English actor (born 1997)

Ellis Francis Howard (born c. 1997) is an English actor and writer. On television, he is known for his roles in the BBC Three series Red Rose (2022) and What It Feels Like for a Girl (2025). He received a British Academy Television Award nomination for the latter.

==Early life and education==
Howard was born in Liverpool and grew up in Norris Green. His father is a dockworker and his mother an NHS worker.

Howard took acting classes at local performing arts school Rare Studio and was a member of the UK Youth Parliament scheme before studying acting at the Guildhall School of Music and Drama, graduating in 2018. He was a member of the National Youth Theatre.

==Acting career==
- In 2019, Howard played Ivan VI of Russia in the HBO miniseries Catherine the Great.
- In 2022, Howard played Antony Longwell in the BBC Three horror drama series Red Rose.
- In 2023, Howard played Dill Harris in To Kill a Mockingbird at the Gielgud Theatre.
- In 2025, Howard played the lead role in the BBC Three drama series What It Feels Like for a Girl, based on the life story of Paris Lees.

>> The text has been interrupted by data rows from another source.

[config.mk]
export PLATFORM = sky130hd
export DESIGN_NAME = risc_datapath_flat
export DESIGN_NICKNAME = d
export VERILOG_FILES = /design/src/rtl/risc_datapath_if.sv /design/src/rtl/risc_datapath.sv /design/src/flat_wrapper.sv
export SDC_FILE = /design/constraint.sdc
export NUM_CORES = 1
export LEC_CHECK = 0
export BUFFER_PORTS_ARGS = -buffer_cell sky130_fd_sc_hd__buf_2
export CAP_MARGIN = 20
export CORE_MARGIN = 3
export CORE_UTILIZATION = 40
export CTS_BUF_LIST = sky130_fd_sc_hd__clkbuf_16
export DETAILED_ROUTE_END_ITERATION = 8
export SETUP_SLACK_MARGIN = 0.5
export SYNTH_ARGS = -nofsm -noshare
export SYNTH_HDL_FRONTEND = slang
export SYNTH_SLANG_ARGS = --single-unit
[constraint.sdc]
create_clock -name clk -period 19.35 [get_ports clk]
set_clock_uncertainty 0.15 [all_clocks]
set_input_delay 0.9675 -clock clk [delete_from_list [all_inputs] [get_ports clk]]
set_output_delay 0.9675 -clock clk [all_outputs]
set_load 0.01 [all_outputs]
[src/rtl/vga_pkg.sv]
// Shared definitions for the VGA capture block.
// Holds the default active resolution, the 640x480@60 timing constants,
// the internal counter widths and the capture FSM state type.
package vga_pkg;

  // Default active area
  localparam int unsigned H_ACTIVE_DEF = 640;
  localparam int unsigned V_ACTIVE_DEF = 480;

  // 640x480 timing (pixels / lines)
  localparam int unsigned H_FRONT = 16;
  localparam int unsigned H_SYNC  = 96;
  localparam int unsigned H_BACK  = 48;
  localparam int unsigned H_TOTAL = 800;
  localparam int unsigned V_FRONT = 10;
  localparam int unsigned V_SYNC  = 2;
  localparam int unsigned V_BACK  = 33;
  localparam int unsigned V_TOTAL = 525;

  // Counters are one bit wider than the output address so that an over-long
  // line or frame is still distinguishable from an exact one before saturating.
  localparam int unsigned HCNT_W = 11;
  localparam int unsigned VCNT_W = 10;

  typedef enum logic [1:0] {
    StIdle,
    StWaitAct,
    StActive
  } cap_state_e;

endpackage
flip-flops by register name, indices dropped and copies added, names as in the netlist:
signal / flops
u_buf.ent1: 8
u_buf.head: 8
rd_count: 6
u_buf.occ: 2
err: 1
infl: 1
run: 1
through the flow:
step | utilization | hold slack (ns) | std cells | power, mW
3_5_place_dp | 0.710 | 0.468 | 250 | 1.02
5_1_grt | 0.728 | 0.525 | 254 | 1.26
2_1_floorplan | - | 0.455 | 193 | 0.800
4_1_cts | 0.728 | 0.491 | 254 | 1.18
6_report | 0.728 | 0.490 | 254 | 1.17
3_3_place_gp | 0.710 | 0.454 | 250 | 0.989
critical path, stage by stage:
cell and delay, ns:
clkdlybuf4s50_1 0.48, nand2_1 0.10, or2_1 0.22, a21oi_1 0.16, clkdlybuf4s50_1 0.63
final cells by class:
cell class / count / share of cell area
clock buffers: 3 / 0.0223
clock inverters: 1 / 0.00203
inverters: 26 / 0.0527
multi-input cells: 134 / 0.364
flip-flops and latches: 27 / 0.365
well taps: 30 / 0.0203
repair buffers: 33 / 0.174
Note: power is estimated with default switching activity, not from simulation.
==> config.mk <==
export PLATFORM = sky130hd
export DESIGN_NAME = dino_motion_ctrl
export DESIGN_NICKNAME = d
export VERILOG_FILES = /design/src/rtl/dino_motion_ctrl.sv
export SDC_FILE = /design/constraint.sdc
export NUM_CORES = 1
export LEC_CHECK = 0
export BUFFER_PORTS_ARGS = -buffer_cell sky130_fd_sc_hd__buf_4
export CAP_MARGIN = 15
export CORE_MARGIN = 3
export CORE_UTILIZATION = 34
export DETAILED_ROUTE_END_ITERATION = 7
export GPL_TIMING_DRIVEN = 0
export SYNTH_ARGS = -nofsm -noshare
export SYNTH_HDL_FRONTEND = slang
export SYNTH_SLANG_ARGS = --single-unit
==> constraint.sdc <==
create_clock -name clk -period 2.5 [get_ports clk]
set_input_delay 0.125 -clock clk [delete_from_list [all_inputs] [get_ports clk]]
set_output_delay 0.125 -clock clk [all_outputs]
set_load 0.005 [all_outputs]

==Awards and nominations==

| Year | Award | Category | Work | Result | Ref. |
| 2025 | The Digital Spy Reader Awards | TV - British Rising Star | What It Feels Like for a Girl | 2nd place |  |
| 2026 | RTS Programme Awards | Breakthrough Award | Nominated |  |
| 2026 | BAFTA Television Awards | Leading Actor | Nominated |  |

==Other activities==
Howard is writing and developing a television drama, based on his experiences at the Guildhall School of Music and Drama, with Toheeb Jimoh and developing an autobiographical show for Netflix.

Along with other members of his family, Howard runs a non-profit initiative, Step Up For Scousers, which collects and donates unsold toys and household supplies to local families. The goods are distributed through the Fans Supporting Foodbanks network set up by Ian Byrne, MP for West Derby.